Before I moved to the ranch, I lived for 31 years in California, 21 of those in San Diego and 10 in San Jose. Both cities are temperate ones, close enough to the Pacific to have their temperatures moderated considerably by the ocean. It’s probably an exaggeration caused by faulty memory, but it seems like the annual variation in temperature in San Diego is from the 50s in winter to the 80s in summer (with rare exceptions, of course). In the high desert, we can have greater variation than that in the space of a couple of hours. The low point since we came was 7 degrees, the high somewhere around 107 or 108. In San Diego one hardly pays attention to the temperature because it’s always about the same. Here I own two weather stations telling me what’s going on outside.
Typically, when we get up at 5:00 in winter, the temperature drops another two or three degrees before the sun comes up and the air starts to warm. That was the pattern yesterday: 29 at 5:00, 27 by about 6:30. Today, though, it was 25 at 5:00, then 27 around 6:00, and back down to 26 at 7:00. I don’t know what caused the little warm-up. I guess it’s just a reminder that nature is unpredictable, that the world doesn’t always run like clockwork, or if it does then sometimes the clock decides to run backward.
In the past ten days or so I’ve had some life fluctuations, moments that reminded me that life, like nature, doesn’t run smoothly in a single direction. There are backward times, and stalls, and sudden ups and downs. Life and nature are alike in that way, which makes sense, I suppose, since even though we are surrounded by computers and cell phones and Blu-Ray players and the like, those are not life, they are only accessories to life, adjuncts, and not the thing itself, which is just about the most natural process any of us can ever experience.

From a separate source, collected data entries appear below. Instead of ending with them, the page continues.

[src/rtl/chg_pkg.sv]
// Constants and types shared by the charger control register bank.
package chg_pkg;

  // ----------------------------------------------------------------
  // Register addresses
  // ----------------------------------------------------------------
  localparam logic [7:0] CHG_CONFIG_ADDR = 8'h01;
  localparam logic [7:0] CHG_FLOAT_ADDR = 8'h02;
  localparam logic [7:0] CHG_ID_ADDR = 8'h03;
  localparam logic [7:0] CHG_ID_ALIAS_ADDR = 8'h3b;
  localparam logic [7:0] CHG_CURRENT_ADDR = 8'h04;

  // ----------------------------------------------------------------
  // Reset values
  // ----------------------------------------------------------------
  localparam logic [7:0] CHG_CONFIG_RESET = 8'h30;
  localparam logic [7:0] CHG_FLOAT_RESET = 8'h0a;
  localparam logic [7:0] CHG_CURRENT_RESET = 8'h89;
  localparam logic [7:0] CHG_UNMAPPED_READ = 8'h00;

  // ----------------------------------------------------------------
  // Field positions
  // ----------------------------------------------------------------
  localparam int CHG_INCAP_LSB = 6;
  localparam int CHG_WEAK_LSB = 4;
  localparam int CHG_CUTOFF_BIT = 3;
  localparam int CHG_DISABLE_BIT = 2;
  localparam int CHG_HIZ_BIT = 1;
  localparam int CHG_BOOST_BIT = 0;
  localparam int CHG_FLOAT_LSB = 2;
  localparam int CHG_OTG_POL_BIT = 1;
  localparam int CHG_OTG_EN_BIT = 0;
  localparam int CHG_SUPPLIER_LSB = 5;
  localparam int CHG_VARIANT_LSB = 3;
  localparam int CHG_REVISION_LSB = 0;
  localparam int CHG_PARAM_RESET_BIT = 7;
  localparam int CHG_MAXCUR_LSB = 4;
  localparam int CHG_RESERVED_BIT = 3;
  localparam int CHG_CUTCUR_LSB = 0;

  // ----------------------------------------------------------------
  // Bus constants
  // ----------------------------------------------------------------
  localparam logic [6:0] CHG_SLAVE_ADDR = 7'h6b;
  // Arbitrary neutral identity values.
  localparam logic [2:0] CHG_SUPPLIER_CODE = 3'h2;
  localparam logic [1:0] CHG_VARIANT_CODE = 2'h0;
  localparam logic [2:0] CHG_REVISION_CODE = 3'h0;
  localparam logic [3:0] CHG_BYTE_BITS = 4'h8;

  typedef enum logic [3:0] {
    CHG_IDLE,
    CHG_DEV_ADDR,
    CHG_DEV_ACK,
    CHG_REG_ADDR,
    CHG_REG_ACK,
    CHG_WR_DATA,
    CHG_WR_ACK,
    CHG_RD_DATA,
    CHG_RD_ACK
  } chg_bus_state_t;

endpackage : chg_pkg

[src/rtl/chg_line_if.sv]
// Filtered two-wire bus levels passed from the pin filter to the register bank.
`timescale 1ns/1ps
`default_nettype none
interface chg_line_if;
  logic [1:0] level;

  modport filt (
    output level
  );
  modport core (
    input level
  );
endinterface : chg_line_if
`default_nettype wire

[src/rtl/chg_pin_sync.sv]
// Three-stage synchroniser and agreement filter for asynchronous pin levels.
`timescale 1ns/1ps
`default_nettype none
module chg_pin_sync #(
  parameter int WIDTH = 2
) (
  input wire logic mclk,
  input wire logic srst,
  input wire logic [WIDTH-1:0] pins,
  chg_line_if.filt lines
);
  import chg_pkg::*;

  typedef struct packed {
    logic [WIDTH-1:0] s1;
    logic [WIDTH-1:0] s2;
    logic [WIDTH-1:0] s3;
    logic [WIDTH-1:0] level;
  } chg_sync_t;

  chg_sync_t r;
  chg_sync_t next_r;

  // A change is accepted only once the second and third stages agree, so
  // a single-sample glitch never reaches the bus logic.
  always_comb begin
    next_r = r;
    next_r.s1 = pins;
    next_r.s2 = r.s1;
    next_r.s3 = r.s2;
    for (int i = 0; i < WIDTH; i++) begin
      if (r.s2[i] == r.s3[i]) begin
        next_r.level[i] = r.s2[i];
      end
    end
  end

  // Idle bus lines are high, so every stage resets high.
  always_ff @(posedge mclk) begin
    if (srst) begin
      r <= '{s1: '1, s2: '1, s3: '1, level: '1};
    end else begin
      r <= next_r;
    end
  end

  assign lines.level = r.level;
endmodule : chg_pin_sync
`default_nettype wire

[src/rtl/chg_ctrl_regs.sv]
// Two-wire serial slave holding the charger configuration, float voltage, identity and current.
`timescale 1ns/1ps
`default_nettype none
// Overview of operation
// - The charger configuration register at 0x01 resets to 0x30.
// - Configuration bits 7:6 are a read-write input current cap code.
// - Configuration bits 5:4 are a read-write weak-battery threshold code from 3.4 V to 3.7 V.
// - Configuration bit 3 is read-write and turns automatic end-of-charge cutoff on or off.
// - The float-voltage register at 0x02 resets to 0x0a.
// - Float-voltage bits 7:2 are a read-write float voltage code resetting to 000010.
// - The chip identity register reads the same at address 0x03 and at 0x3b.
// - Identity bits 7:5 are a fixed read-only supplier code.
// - Identity bits 4:3 are read-only part-variant bits.
// - Identity bits 2:0 are a read-only silicon revision minor number.
// - The charge-current register at 0x04 resets to 0x89.
// - Writing 1 to charge-current bit 7 returns all charge parameter registers to defaults.
// - The parameter-reset bit always reads back as 1.
// - Charge-current bits 6:4 are a read-write maximum charge current code.
// - Charge-current bits 2:0 are a read-write termination current code.
// - Register addresses and data travel over the two-wire bus most significant bit first.
module chg_ctrl_regs (
  input wire logic mclk,
  input wire logic srst,
  input wire logic scl_in,
  input wire logic sda_in,
  output logic sda_out,
  output logic sda_oe,
  output logic [1:0] input_current_cap,
  output logic [1:0] weak_battery_level,
  output logic end_of_charge_cutoff_on,
  output logic charger_disable,
  output logic high_impedance_mode,
  output logic boost_mode,
  output logic [5:0] float_voltage_code,
  output logic otg_active_high,
  output logic otg_pin_enable,
  output logic [2:0] max_charge_current_code,
  output logic [2:0] cutoff_current_code
);
  import chg_pkg::*;

  // ----------------------------------------------------------------
  // Pin filtering
  // ----------------------------------------------------------------
  chg_line_if lines ();

  chg_pin_sync #(
    .WIDTH(2)
  ) u_pin_sync (
    .mclk(mclk),
    .srst(srst),
    .pins({scl_in, sda_in}),
    .lines(lines)
  );

  logic scl;
  logic sda;
  assign scl = lines.level[1];
  assign sda = lines.level[0];

  // ----------------------------------------------------------------
  // State
  // ----------------------------------------------------------------
  typedef struct packed {
    chg_bus_state_t st;
    logic [3:0] bit_cnt;
    logic [7:0] shreg;
    logic [7:0] ptr;
    logic rw;
    logic master_ack;
    logic drive_low;
    logic scl_q;
    logic sda_q;
    logic [7:0] charger_config_reg;
    logic [7:0] float_voltage_ctrl;
    logic [2:0] max_cur;
    logic [2:0] cut_cur;
  } chg_state_t;

  localparam chg_state_t CHG_STATE_RESET = '{
    st: CHG_IDLE,
    bit_cnt: 4'h0,
    shreg: 8'h00,
    ptr: 8'h00,
    rw: 1'b0,
    master_ack: 1'b0,
    drive_low: 1'b0,
    scl_q: 1'b1,
    sda_q: 1'b1,
    charger_config_reg: CHG_CONFIG_RESET,
    float_voltage_ctrl: CHG_FLOAT_RESET,
    max_cur: CHG_CURRENT_RESET[CHG_MAXCUR_LSB +: 3],
    cut_cur: CHG_CURRENT_RESET[CHG_CUTCUR_LSB +: 3]
  };

  chg_state_t r;
  chg_state_t next_r;

  // ----------------------------------------------------------------
  // Register read mux
  // ----------------------------------------------------------------
  function automatic logic [7:0] read_value(input chg_state_t s);
    logic [7:0] v;
    v = CHG_UNMAPPED_READ;
    if (s.ptr == CHG_CONFIG_ADDR) begin
      v = s.charger_config_reg;
    end else if (s.ptr == CHG_FLOAT_ADDR) begin
      v = s.float_voltage_ctrl;
    end else if (s.ptr == CHG_ID_ADDR || s.ptr == CHG_ID_ALIAS_ADDR) begin
      v[CHG_SUPPLIER_LSB +: 3] = CHG_SUPPLIER_CODE;
      v[CHG_VARIANT_LSB +: 2] = CHG_VARIANT_CODE;
      v[CHG_REVISION_LSB +: 3] = CHG_REVISION_CODE;
    end else if (s.ptr == CHG_CURRENT_ADDR) begin
      v[CHG_PARAM_RESET_BIT] = 1'b1;
      v[CHG_MAXCUR_LSB +: 3] = s.max_cur;
      // The unused bit keeps its default of 1.
      v[CHG_RESERVED_BIT] = CHG_CURRENT_RESET[CHG_RESERVED_BIT];
      v[CHG_CUTCUR_LSB +: 3] = s.cut_cur;
    end
    return v;
  endfunction : read_value

  // ----------------------------------------------------------------
  // Bus sequencing and register writes
  // ----------------------------------------------------------------
  logic scl_rise;
  logic scl_fall;
  logic start_seen;
  logic stop_seen;
  logic [7:0] rd_byte;

  assign scl_rise = scl && !r.scl_q;
  assign scl_fall = !scl && r.scl_q;
  assign start_seen = scl && r.scl_q && r.sda_q && !sda;
  assign stop_seen = scl && r.scl_q && !r.sda_q && sda;
  assign rd_byte = read_value(r);

  always_comb begin
    next_r = r;
    next_r.scl_q = scl;
    next_r.sda_q = sda;
    if (start_seen) begin
      // A repeated start keeps the register pointer for the read that follows.
      next_r.st = CHG_DEV_ADDR;
      next_r.bit_cnt = 4'h0;
      next_r.drive_low = 1'b0;
    end else if (stop_seen) begin
      next_r.st = CHG_IDLE;
      next_r.drive_low = 1'b0;
    end else begin
      case (r.st)
        CHG_IDLE: begin
          next_r.drive_low = 1'b0;
        end
        CHG_DEV_ADDR, CHG_REG_ADDR, CHG_WR_DATA: begin
          if (scl_rise) begin
            next_r.shreg = {r.shreg[6:0], sda};
            next_r.bit_cnt = r.bit_cnt + 4'h1;
          end else if (scl_fall && r.bit_cnt == CHG_BYTE_BITS) begin
            next_r.bit_cnt = 4'h0;
            if (r.st == CHG_DEV_ADDR) begin
              if (r.shreg[7:1] == CHG_SLAVE_ADDR) begin
                next_r.rw = r.shreg[0];
                next_r.drive_low = 1'b1;
                next_r.st = CHG_DEV_ACK;
              end else begin
                next_r.st = CHG_IDLE;
              end
            end else if (r.st == CHG_REG_ADDR) begin
              next_r.ptr = r.shreg;
              next_r.drive_low = 1'b1;
              next_r.st = CHG_REG_ACK;
            end else begin
              next_r.drive_low = 1'b1;
              next_r.st = CHG_WR_ACK;
              next_r.ptr = r.ptr + 8'h01;
              if (r.ptr == CHG_CONFIG_ADDR) begin
                next_r.charger_config_reg = r.shreg;
              end else if (r.ptr == CHG_FLOAT_ADDR) begin
                next_r.float_voltage_ctrl = r.shreg;
              end else if (r.ptr == CHG_CURRENT_ADDR) begin
                if (r.shreg[CHG_PARAM_RESET_BIT]) begin
                  // The reset wins over the rest of the same byte.
                  next_r.charger_config_reg = CHG_CONFIG_RESET;
                  next_r.float_voltage_ctrl = CHG_FLOAT_RESET;
                  next_r.max_cur = CHG_CURRENT_RESET[CHG_MAXCUR_LSB +: 3];
                  next_r.cut_cur = CHG_CURRENT_RESET[CHG_CUTCUR_LSB +: 3];
                end else begin
                  next_r.max_cur = r.shreg[CHG_MAXCUR_LSB +: 3];
                  next_r.cut_cur = r.shreg[CHG_CUTCUR_LSB +: 3];
                end
              end
              // Identity and unmapped addresses take the acknowledge but store nothing.
            end
          end
        end
        CHG_DEV_ACK: begin
          if (scl_fall) begin
            next_r.bit_cnt = 4'h0;
            if (r.rw) begin
              next_r.shreg = rd_byte;
              next_r.drive_low = !rd_byte[7];
              next_r.st = CHG_RD_DATA;
            end else begin
              next_r.drive_low = 1'b0;
              next_r.st = CHG_REG_ADDR;
            end
          end
        end
        CHG_REG_ACK, CHG_WR_ACK: begin
          if (scl_fall) begin
            next_r.drive_low = 1'b0;
            next_r.bit_cnt = 4'h0;
            next_r.st = CHG_WR_DATA;
          end
        end
        CHG_RD_DATA: begin
          if (scl_fall) begin
            next_r.bit_cnt = r.bit_cnt + 4'h1;
            next_r.shreg = {r.shreg[6:0], 1'b0};
            if (r.bit_cnt == CHG_BYTE_BITS - 4'h1) begin
              next_r.drive_low = 1'b0;
              next_r.ptr = r.ptr + 8'h01;
              next_r.st = CHG_RD_ACK;
            end else begin
              next_r.drive_low = !r.shreg[6];
            end
          end
        end
        CHG_RD_ACK: begin
          if (scl_rise) begin
            next_r.master_ack = !sda;
          end else if (scl_fall) begin
            next_r.bit_cnt = 4'h0;
            if (r.master_ack) begin
              next_r.shreg = rd_byte;
              next_r.drive_low = !rd_byte[7];
              next_r.st = CHG_RD_DATA;
            end else begin
              // A refused byte ends the read; wait for the stop.
              next_r.st = CHG_IDLE;
            end
          end
        end
        default: begin
          next_r.st = CHG_IDLE;
          next_r.drive_low = 1'b0;
        end
      endcase
    end
  end

  always_ff @(posedge mclk) begin
    if (srst) begin
      r <= CHG_STATE_RESET;
    end else begin
      r <= next_r;
    end
  end

  // ----------------------------------------------------------------
  // Outputs
  // ----------------------------------------------------------------
  // The line is open drain: it only ever pulls low.
  assign sda_out = 1'b0;
  assign sda_oe = r.drive_low;
  assign input_current_cap = r.charger_config_reg[CHG_INCAP_LSB +: 2];
  assign weak_battery_level = r.charger_config_reg[CHG_WEAK_LSB +: 2];
  assign end_of_charge_cutoff_on = r.charger_config_reg[CHG_CUTOFF_BIT];
  assign charger_disable = r.charger_config_reg[CHG_DISABLE_BIT];
  assign high_impedance_mode = r.charger_config_reg[CHG_HIZ_BIT];
  assign boost_mode = r.charger_config_reg[CHG_BOOST_BIT];
  assign float_voltage_code = r.float_voltage_ctrl[CHG_FLOAT_LSB +: 6];
  assign otg_active_high = r.float_voltage_ctrl[CHG_OTG_POL_BIT];
  assign otg_pin_enable = r.float_voltage_ctrl[CHG_OTG_EN_BIT];
  assign max_charge_current_code = r.max_cur;
  assign cutoff_current_code = r.cut_cur;
endmodule : chg_ctrl_regs
`default_nettype wire

[config.mk]
export PLATFORM = sky130hd
export DESIGN_NAME = chg_ctrl_regs
export DESIGN_NICKNAME = d
export VERILOG_FILES = /design/src/rtl/chg_pkg.sv /design/src/rtl/chg_line_if.sv /design/src/rtl/chg_pin_sync.sv /design/src/rtl/chg_ctrl_regs.sv
export SDC_FILE = /design/constraint.sdc
export NUM_CORES = 1
export LEC_CHECK = 0
export ABC_AREA = 1
export BUFFER_PORTS_ARGS = -buffer_cell sky130_fd_sc_hd__buf_2
export CAP_MARGIN = 20
export CORE_MARGIN = 2
export CORE_UTILIZATION = 55
export DETAILED_ROUTE_END_ITERATION = 12
export GPL_TIMING_DRIVEN = 0
export PLACE_DENSITY = 0.77
export REMOVE_ABC_BUFFERS = 1
export SLEW_MARGIN = 20
export SYNTH_ARGS = -nofsm -noshare
export SYNTH_HDL_FRONTEND = slang
export SYNTH_SLANG_ARGS = --single-unit
[constraint.sdc]
create_clock -name mclk -period 3.35 [get_ports mclk]
set_input_delay 0.5025 -clock mclk [delete_from_list [all_inputs] [get_ports mclk]]
set_output_delay 0.5025 -clock mclk [all_outputs]
set_load 0.05 [all_outputs]
==> reports/results.tsv <==
metric	value	unit
overflow	0	
setup.worst_path.start_class	register	
finalMaxSlewViolations	0	
tns	0	ps
fillers	648	
fmax	368	MHz
clock_latency	340	ps
leakagePower	0.00182	µW
first_iter_violations	253	
wl_per_cell	13.7	µm
seq_area_frac_synth	32.8	%
core	6350	µm²
final_util	59.7	%
tritoncts	yes	
post_dp_cell_area	3630	µm²
worstSetupPathType	register to register	
syn_inst	587	
ys_types	33	
first_global_vias	3250	
ir_worst_vdd	347	µV
io_buffers	26	
die_x	84.9	µm
rsz0062_at_grt	false	
critPathRequiredTime	3620	ps
dieArea	7210	µm²
hold_buffers	0	
grt_max_degree	33	
netlist_area	3600	µm²
cts-root-buf	clkbuf_8	
ys_seq_elements	59	
setup_violations	0	
drtAntennaViolNets	0	
post_cts_resized	0	
fin_worst_skew	7.02	ps
synth_area_leaders	dfxtp_1 33%, nand2_1 17%, nor2_1 9.9%, inv_1 6.3%, nand3_1 5.7%	
cp_max_fo	12	
cts_buffer_depth	2	
design_area	3790	µm²
vias_per_cell	5.51	
drt_wl_total	9.19	mm
cts-buffers-inserted	9	
worst_slack	636	ps
path_clk_slew	70	ps
finalHoldViolCount	0	
cts.sinks	59	
power_density	562	nW/µm²
antenna_found_initial	0	
finalNetCount	602	
postCtsSetupRepairBufs	0	
n_antenna_cell	0	
yosys_warnings	0	
worst_pin_slew	895	ps
layout_min_cycle_time	2710	ps
min_period_over_period	81.0	%
dpl.hpwl	6.68	mm
syn_to_final_growth	5.28	%
drive_gt1_share	10.4	%
cap_viol_max_count	0	
grt_first_pass_wirelength	15.2	mm
drc	0	
h-tree-depth	3	
initial_core_util	56.7	%
preCtsSetupSlack	752	ps
crit_path_end_kind	register	
grt_use_total	26.3	%
dr_total_vias	3711	
std_cell_rows	29	
gp_congestion	0.892	
yosys.area.top_type_share	32.8	%
arrival	2990	ps
ioPinCount	28	
drt_first_pass_iters	5	
die_y	84.9	µm
syn_area_per_cell	6.14	µm²
slew_headroom	40.3	%
outcome	completed	
synth_largest_area_cell	dfxtp_1	
hp-class	primary input to register	
[layer usage]
metal | global-route usage [%] | vias to the layer above | wire (µm) | share of wire [%]
li1 | - | 1855 | - | -
met4 | 8.08 | 0 | 170 | 1.8
met5 | 0 | - | 0 | 0
met2 | 38.9 | 142 | 4090 | 45
met1 | 38.0 | 1695 | 4190 | 46
met3 | 6.32 | 19 | 743 | 8.1
[sequential cells by signal, indices dropped and copies added, names as in the netlist]
signal	cells
cutoff_current_code	3
max_charge_current_code	3
end_of_charge_cutoff_on	1
sda_oe	1
r	28
u_pin_sync.next_r	4
u_pin_sync.lines.level	2
u_pin_sync.r	2
boost_mode	1
input_current_cap	2
weak_battery_level	2
float_voltage_code	6
charger_disable	1
high_impedance_mode	1
otg_pin_enable	1
otg_active_high	1
[cells in the final DEF, fill, tap and decap left out, types with 6 or more instances in the layout]
cell	n
a21oi_1	37
buf_2	26
clkbuf_8	10
dfxtp_1	59
ha_1	6
inv_1	60
nand2_1	166
nand3_1	41
nand4_1	13
nor2_1	95
nor2_2	6
o21ai_0	38
[cell type report]
cell class	instances	area, µm²	share of cell area [%]
clock buffers	13	149	3.93
well taps	77	96.3	2.54
repair buffers	26	130	3.43
multi-input cells	431	1980	52.2
inverters	65	244	6.43
flip-flops and latches	59	1180	31.1
clock inverters	2	12.5	0.330
[cells by family after synthesis]
logic type / count (synthesis) / synth area share (%)
AOI/OAI and AO/OA: 83 / 11.8
xor gates and xnor gates: 4 / 0.973
adders and majority gates: 6 / 2.08
buffers and inverters: 97 / 12.3
DFF: 59 / 32.8
other: 1 / 0.104
and+or+nand+nor: 337 / 40.0
[critical path, stage by stage, from the launching register on]
cell and delay [ps]:
dfxtp_1 370, inv_1 110, ha_1 150, nand2_1 50, nor2_1 650, inv_1 330
o21ai_0 270, nand2_1 250, inv_1 270, nor2_1 60, nor2_1 130
[cells in the mapped netlist (all sizes together)]
master and n:
a22oi 1, nand3 43, dfxtp 59, o22ai 2, nand2 170, o211ai 1, xor2 3, nor2 102
o21ai 40, clkbuf 5, ha 6, nor3 4, inv 64, xnor2 1, nand4 13, and2 1
or2 4, buf 27, conb 1, a21oi 37, clkinv 1, a31oi 2
[where the power goes]
group	internal, µW	switching [µW]	total, µW
logic	210	474	684
registers	769	119	889
clock network	284	275	559
[worst paths after layout]
kind | start | slack, ps | to | cells past startpoint
worst max-delay path | r[27] | 640 | float_voltage_code[0] | 10
worst min-delay path | sda_in | 350 | u_pin_sync.next_r[4] | 2
worst max register to register | r[27] | 640 | float_voltage_code[0] | 10
worst min register to register | u_pin_sync.next_r[4] | 410 | u_pin_sync.next_r[2] | 1
[through the flow]
step | hold slack, ps | instances | total power (µW)
2_1_floorplan | 389 | 555 | 1390
3_3_place_gp | 397 | 658 | 1560
3_5_place_dp | 397 | 658 | 1570
4_1_cts | 338 | 673 | 2120
5_1_grt | 329 | 673 | 2280
6_report | 347 | 673 | 2130
Power figures use the tool's default switching activity.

We have to take the lows with the highs, and accept that sometimes the clock hands (remember when clocks invariably had hands?) spin the wrong way. Almost invariably they’ll turn again, but we need reminding of that, too.
The weather's been exceptionally crazy this winter here in North Carolina. I got up this morning at three and it was forty-two. Three hours later it was forty and by noon it was near freezing.
Posted by: Randy Johnson | February 24, 2010 at 05:07 PM
That's crazy! Have you had any snow there?
Posted by: Jeff Mariotte | February 24, 2010 at 05:30 PM
We had a dusting yesterday is all. But this winter has beaten the last half dozen winters together for the amount of snow. Several times we've just had a light dusting for the whole season. As a kid, sledding was the predominant winter activity. Until this year, though, we haven't enough for a decent ride in more than twenty years.
Posted by: Randy Johnson | February 25, 2010 at 05:48 AM
On the TV weather map it looked like there was a system moving across NC from west to east, dropping snow all the way. When I lived in VA we occasionally had deep snows, but nothing like this year's.